RECORDS FOR THE EXERCISE:
•••
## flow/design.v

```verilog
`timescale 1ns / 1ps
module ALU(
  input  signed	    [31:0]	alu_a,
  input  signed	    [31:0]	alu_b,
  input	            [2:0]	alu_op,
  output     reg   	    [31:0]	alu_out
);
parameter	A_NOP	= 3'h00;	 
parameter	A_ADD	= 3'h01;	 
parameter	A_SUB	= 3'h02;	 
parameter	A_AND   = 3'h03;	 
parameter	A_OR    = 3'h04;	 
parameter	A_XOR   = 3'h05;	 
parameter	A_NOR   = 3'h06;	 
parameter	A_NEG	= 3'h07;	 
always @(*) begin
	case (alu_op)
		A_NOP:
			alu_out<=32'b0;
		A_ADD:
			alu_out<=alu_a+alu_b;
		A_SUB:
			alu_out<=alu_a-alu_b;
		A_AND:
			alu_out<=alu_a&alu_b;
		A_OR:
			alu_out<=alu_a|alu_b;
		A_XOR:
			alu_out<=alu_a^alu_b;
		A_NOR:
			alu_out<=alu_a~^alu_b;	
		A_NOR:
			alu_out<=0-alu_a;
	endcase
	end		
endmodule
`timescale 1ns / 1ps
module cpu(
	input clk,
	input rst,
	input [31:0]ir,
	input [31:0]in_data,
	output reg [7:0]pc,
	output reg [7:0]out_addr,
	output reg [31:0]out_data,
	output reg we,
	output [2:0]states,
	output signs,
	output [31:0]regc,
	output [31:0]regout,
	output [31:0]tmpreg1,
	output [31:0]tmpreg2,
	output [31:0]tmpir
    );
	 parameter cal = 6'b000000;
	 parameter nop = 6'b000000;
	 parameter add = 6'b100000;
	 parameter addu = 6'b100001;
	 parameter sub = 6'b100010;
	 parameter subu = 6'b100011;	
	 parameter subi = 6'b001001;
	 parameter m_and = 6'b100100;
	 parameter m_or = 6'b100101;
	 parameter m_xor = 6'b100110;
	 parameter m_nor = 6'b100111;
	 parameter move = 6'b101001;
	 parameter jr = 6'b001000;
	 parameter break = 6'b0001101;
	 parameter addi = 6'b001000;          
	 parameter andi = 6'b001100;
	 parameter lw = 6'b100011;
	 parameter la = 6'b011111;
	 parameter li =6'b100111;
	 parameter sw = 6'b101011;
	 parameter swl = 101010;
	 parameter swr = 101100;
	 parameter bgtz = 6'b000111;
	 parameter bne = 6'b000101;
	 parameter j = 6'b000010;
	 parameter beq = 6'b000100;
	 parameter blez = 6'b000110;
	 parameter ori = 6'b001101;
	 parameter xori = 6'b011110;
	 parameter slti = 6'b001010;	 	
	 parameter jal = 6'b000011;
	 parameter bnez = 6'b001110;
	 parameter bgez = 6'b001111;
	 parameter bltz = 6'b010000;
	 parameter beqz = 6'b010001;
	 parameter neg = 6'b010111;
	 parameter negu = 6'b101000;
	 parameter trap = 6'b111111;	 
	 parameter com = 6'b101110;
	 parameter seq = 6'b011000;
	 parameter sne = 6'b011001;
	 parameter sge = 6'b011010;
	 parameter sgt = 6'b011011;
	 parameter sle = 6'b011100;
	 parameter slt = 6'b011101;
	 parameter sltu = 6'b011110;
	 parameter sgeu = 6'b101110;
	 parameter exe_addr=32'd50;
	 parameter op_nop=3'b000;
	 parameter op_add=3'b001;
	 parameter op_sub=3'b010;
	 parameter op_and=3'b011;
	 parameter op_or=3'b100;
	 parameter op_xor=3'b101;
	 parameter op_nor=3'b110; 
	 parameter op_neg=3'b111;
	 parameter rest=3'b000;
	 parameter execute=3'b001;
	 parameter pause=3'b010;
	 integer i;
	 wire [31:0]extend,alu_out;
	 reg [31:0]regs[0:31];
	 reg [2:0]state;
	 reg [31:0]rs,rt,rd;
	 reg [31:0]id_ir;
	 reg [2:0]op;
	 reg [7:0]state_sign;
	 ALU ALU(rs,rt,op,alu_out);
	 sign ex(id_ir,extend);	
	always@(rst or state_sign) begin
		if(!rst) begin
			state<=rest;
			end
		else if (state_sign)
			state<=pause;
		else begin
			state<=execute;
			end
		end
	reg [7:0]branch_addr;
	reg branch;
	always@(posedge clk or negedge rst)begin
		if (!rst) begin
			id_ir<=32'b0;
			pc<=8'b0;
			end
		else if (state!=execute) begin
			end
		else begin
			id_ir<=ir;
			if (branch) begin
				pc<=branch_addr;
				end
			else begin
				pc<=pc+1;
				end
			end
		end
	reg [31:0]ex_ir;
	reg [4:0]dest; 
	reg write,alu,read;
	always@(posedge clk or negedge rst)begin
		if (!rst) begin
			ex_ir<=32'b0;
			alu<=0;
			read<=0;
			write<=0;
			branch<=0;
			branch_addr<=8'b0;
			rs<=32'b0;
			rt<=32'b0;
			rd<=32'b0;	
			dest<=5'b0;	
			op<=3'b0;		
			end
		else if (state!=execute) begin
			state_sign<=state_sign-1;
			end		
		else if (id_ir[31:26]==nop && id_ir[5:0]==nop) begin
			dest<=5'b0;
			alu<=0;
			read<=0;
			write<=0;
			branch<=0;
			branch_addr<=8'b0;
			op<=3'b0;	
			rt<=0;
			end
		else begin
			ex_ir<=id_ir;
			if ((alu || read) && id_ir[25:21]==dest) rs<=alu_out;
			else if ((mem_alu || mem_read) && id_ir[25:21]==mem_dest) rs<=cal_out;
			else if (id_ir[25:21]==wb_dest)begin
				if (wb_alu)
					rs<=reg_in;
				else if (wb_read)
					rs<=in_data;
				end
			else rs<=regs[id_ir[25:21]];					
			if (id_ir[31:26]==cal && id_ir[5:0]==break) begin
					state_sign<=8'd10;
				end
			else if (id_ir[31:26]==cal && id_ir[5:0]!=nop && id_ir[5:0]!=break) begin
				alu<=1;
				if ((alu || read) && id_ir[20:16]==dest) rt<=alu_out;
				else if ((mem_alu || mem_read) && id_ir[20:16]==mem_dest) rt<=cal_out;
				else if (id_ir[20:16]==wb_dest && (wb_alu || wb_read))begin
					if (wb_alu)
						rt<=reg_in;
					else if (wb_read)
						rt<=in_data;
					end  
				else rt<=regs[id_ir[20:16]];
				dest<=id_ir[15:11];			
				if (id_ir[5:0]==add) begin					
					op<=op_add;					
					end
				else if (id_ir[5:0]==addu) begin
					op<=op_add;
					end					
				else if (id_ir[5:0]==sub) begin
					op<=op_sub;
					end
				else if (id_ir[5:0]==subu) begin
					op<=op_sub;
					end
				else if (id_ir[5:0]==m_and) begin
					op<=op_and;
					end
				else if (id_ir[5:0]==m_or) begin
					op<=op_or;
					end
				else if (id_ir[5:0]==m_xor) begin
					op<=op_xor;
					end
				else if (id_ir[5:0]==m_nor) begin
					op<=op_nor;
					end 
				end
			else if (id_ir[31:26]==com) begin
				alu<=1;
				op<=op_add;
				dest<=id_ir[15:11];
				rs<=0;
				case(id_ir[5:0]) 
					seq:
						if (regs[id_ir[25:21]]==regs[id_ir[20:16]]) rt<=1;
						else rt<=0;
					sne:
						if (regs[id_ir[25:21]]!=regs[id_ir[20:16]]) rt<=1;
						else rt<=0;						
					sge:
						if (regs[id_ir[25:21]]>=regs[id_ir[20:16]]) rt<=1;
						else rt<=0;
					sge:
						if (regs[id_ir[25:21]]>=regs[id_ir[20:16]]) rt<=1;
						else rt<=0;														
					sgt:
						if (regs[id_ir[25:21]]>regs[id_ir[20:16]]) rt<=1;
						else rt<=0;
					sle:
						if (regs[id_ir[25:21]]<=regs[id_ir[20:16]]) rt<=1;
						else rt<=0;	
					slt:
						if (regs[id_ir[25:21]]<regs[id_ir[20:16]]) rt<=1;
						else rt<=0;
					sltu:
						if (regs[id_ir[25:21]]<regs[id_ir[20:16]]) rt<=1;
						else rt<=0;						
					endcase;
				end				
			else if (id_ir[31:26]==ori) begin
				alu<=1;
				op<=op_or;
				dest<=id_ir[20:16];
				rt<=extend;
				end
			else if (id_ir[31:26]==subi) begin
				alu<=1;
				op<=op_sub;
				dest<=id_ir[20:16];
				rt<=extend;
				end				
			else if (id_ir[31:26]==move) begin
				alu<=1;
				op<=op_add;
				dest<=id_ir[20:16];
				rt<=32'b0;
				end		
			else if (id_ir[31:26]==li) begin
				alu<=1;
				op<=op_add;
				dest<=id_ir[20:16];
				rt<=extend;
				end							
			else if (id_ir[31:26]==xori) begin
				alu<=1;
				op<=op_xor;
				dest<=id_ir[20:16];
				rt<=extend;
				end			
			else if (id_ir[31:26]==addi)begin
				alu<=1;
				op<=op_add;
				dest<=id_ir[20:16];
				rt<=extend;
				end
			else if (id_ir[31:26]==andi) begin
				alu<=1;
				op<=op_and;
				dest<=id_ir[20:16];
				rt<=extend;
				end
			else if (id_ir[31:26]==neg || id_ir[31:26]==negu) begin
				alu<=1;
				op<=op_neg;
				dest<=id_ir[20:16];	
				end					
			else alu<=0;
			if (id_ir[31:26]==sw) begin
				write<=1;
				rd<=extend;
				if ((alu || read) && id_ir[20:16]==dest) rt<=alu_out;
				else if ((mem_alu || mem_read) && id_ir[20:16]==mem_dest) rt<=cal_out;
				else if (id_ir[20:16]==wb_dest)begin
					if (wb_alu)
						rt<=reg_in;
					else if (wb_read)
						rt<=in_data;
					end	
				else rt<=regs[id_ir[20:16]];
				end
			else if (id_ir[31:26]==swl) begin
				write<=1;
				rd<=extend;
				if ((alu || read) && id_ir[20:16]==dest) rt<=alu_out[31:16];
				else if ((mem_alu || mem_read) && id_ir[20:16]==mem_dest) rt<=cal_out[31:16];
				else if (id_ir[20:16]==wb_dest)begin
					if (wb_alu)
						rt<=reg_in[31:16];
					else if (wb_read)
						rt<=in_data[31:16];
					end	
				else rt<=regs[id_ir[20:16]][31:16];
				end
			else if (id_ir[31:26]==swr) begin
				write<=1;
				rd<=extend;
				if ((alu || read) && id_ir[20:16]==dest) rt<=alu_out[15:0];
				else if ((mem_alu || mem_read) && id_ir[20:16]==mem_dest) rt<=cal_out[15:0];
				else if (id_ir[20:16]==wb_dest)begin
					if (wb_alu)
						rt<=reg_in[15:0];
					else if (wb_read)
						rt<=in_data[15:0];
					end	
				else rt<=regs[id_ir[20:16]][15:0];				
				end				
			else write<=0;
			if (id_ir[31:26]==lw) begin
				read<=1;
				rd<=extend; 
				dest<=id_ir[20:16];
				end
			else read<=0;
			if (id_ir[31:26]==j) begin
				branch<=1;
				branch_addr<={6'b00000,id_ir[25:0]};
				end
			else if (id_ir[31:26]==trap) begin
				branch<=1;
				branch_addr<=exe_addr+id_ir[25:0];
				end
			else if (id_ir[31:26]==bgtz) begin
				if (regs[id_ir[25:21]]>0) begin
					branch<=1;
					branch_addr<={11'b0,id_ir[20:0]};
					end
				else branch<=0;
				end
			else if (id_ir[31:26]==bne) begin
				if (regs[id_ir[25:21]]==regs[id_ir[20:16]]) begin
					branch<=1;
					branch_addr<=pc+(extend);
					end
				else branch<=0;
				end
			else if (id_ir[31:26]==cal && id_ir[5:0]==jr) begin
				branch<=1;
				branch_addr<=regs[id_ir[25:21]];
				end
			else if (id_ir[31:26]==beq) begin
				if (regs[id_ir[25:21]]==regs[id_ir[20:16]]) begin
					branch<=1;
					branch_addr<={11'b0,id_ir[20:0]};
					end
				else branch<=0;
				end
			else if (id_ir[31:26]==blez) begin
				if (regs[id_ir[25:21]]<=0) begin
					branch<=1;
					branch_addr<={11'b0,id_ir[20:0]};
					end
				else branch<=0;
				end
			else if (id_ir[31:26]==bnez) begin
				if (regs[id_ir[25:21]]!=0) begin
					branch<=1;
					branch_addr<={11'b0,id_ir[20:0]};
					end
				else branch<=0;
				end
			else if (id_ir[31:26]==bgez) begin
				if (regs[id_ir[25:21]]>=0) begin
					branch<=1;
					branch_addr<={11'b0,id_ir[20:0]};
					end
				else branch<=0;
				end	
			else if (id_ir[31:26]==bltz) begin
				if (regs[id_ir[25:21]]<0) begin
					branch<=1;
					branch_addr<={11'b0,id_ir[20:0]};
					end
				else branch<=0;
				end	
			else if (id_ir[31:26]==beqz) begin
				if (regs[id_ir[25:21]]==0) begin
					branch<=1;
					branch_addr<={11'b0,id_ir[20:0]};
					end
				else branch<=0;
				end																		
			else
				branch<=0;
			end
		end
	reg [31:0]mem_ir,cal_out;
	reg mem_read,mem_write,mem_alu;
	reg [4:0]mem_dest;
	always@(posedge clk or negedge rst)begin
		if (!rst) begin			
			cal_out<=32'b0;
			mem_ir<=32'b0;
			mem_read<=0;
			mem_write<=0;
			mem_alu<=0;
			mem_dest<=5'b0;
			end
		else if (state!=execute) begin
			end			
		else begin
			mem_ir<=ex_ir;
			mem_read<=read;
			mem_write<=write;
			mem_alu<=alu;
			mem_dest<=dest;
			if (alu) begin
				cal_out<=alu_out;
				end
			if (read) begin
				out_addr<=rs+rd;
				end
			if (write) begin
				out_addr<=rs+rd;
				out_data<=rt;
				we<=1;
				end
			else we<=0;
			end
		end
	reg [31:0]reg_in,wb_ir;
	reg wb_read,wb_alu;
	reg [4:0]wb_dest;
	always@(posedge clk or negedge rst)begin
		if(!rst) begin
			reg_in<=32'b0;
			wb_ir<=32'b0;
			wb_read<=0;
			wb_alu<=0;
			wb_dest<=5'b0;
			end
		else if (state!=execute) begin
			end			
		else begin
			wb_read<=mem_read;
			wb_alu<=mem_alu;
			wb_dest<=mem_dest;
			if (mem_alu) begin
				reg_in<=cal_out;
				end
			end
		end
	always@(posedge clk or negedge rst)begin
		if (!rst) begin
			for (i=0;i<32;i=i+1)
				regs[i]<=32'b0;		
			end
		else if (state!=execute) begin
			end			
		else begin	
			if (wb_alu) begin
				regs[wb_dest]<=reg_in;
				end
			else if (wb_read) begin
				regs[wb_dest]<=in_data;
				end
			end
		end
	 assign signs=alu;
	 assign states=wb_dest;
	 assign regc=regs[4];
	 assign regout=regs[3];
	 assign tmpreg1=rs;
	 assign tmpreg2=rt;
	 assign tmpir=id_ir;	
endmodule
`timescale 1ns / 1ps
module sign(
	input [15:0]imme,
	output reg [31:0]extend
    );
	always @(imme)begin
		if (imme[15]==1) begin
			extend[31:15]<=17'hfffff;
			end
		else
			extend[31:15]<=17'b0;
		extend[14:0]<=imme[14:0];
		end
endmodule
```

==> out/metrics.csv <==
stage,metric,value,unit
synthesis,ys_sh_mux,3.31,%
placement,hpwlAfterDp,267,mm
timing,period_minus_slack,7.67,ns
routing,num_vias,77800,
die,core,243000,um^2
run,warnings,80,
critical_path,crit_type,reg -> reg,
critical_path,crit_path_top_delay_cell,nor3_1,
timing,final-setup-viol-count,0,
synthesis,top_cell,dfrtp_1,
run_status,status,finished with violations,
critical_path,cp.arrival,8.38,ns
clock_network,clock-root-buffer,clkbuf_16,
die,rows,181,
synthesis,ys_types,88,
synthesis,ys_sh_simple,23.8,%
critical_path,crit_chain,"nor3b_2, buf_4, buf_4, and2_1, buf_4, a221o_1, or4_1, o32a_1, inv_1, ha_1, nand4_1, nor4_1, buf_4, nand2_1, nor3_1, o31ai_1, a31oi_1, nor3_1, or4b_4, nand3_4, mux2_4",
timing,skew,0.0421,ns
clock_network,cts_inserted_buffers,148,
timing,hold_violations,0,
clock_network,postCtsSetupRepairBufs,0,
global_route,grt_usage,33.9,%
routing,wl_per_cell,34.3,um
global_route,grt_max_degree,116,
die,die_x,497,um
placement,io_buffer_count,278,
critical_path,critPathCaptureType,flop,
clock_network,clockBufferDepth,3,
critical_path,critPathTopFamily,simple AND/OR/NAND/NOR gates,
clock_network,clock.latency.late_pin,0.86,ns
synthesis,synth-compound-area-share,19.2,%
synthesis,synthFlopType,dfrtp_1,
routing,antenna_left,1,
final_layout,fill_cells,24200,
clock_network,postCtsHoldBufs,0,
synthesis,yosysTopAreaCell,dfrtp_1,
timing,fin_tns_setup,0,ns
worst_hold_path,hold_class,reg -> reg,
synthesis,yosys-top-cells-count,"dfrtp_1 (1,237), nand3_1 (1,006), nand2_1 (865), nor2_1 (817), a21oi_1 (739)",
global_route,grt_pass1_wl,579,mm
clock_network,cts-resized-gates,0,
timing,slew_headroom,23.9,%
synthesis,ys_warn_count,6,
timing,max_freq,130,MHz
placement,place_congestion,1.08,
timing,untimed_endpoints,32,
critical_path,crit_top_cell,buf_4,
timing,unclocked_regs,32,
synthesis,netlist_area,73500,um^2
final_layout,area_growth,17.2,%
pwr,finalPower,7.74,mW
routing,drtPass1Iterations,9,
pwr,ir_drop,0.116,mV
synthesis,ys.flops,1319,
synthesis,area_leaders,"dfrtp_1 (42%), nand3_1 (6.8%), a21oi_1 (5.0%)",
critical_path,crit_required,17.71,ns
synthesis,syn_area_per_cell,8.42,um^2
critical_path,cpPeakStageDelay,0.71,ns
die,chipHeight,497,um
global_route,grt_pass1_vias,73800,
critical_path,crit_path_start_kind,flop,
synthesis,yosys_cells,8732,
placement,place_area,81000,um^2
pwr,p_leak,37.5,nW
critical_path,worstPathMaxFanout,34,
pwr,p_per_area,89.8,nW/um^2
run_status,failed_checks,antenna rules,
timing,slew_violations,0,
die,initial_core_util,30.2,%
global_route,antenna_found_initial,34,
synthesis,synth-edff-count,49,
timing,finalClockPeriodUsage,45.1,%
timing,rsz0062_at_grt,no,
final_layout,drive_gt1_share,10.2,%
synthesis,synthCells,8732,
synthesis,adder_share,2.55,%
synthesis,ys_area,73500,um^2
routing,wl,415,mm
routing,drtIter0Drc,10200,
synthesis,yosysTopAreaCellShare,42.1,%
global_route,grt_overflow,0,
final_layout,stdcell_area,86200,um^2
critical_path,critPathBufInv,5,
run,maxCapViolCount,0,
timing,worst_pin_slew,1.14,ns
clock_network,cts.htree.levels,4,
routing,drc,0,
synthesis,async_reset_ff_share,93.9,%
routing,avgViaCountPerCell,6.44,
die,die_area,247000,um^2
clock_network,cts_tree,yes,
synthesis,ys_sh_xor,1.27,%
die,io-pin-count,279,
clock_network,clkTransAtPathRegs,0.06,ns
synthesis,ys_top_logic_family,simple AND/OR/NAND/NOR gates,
•••
WHAT YOU HAVE TO DO: From the line holding "final_layout,stdcell_area,86200,um^2" to the line holding "clock_network,clkTransAtPathRegs,0.06,ns", inclusive, restate each line above exactly as written.

WRITTEN ANSWER:
final_layout,stdcell_area,86200,um^2
critical_path,critPathBufInv,5,
run,maxCapViolCount,0,
timing,worst_pin_slew,1.14,ns
clock_network,cts.htree.levels,4,
routing,drc,0,
synthesis,async_reset_ff_share,93.9,%
routing,avgViaCountPerCell,6.44,
die,die_area,247000,um^2
clock_network,cts_tree,yes,
synthesis,ys_sh_xor,1.27,%
die,io-pin-count,279,
clock_network,clkTransAtPathRegs,0.06,ns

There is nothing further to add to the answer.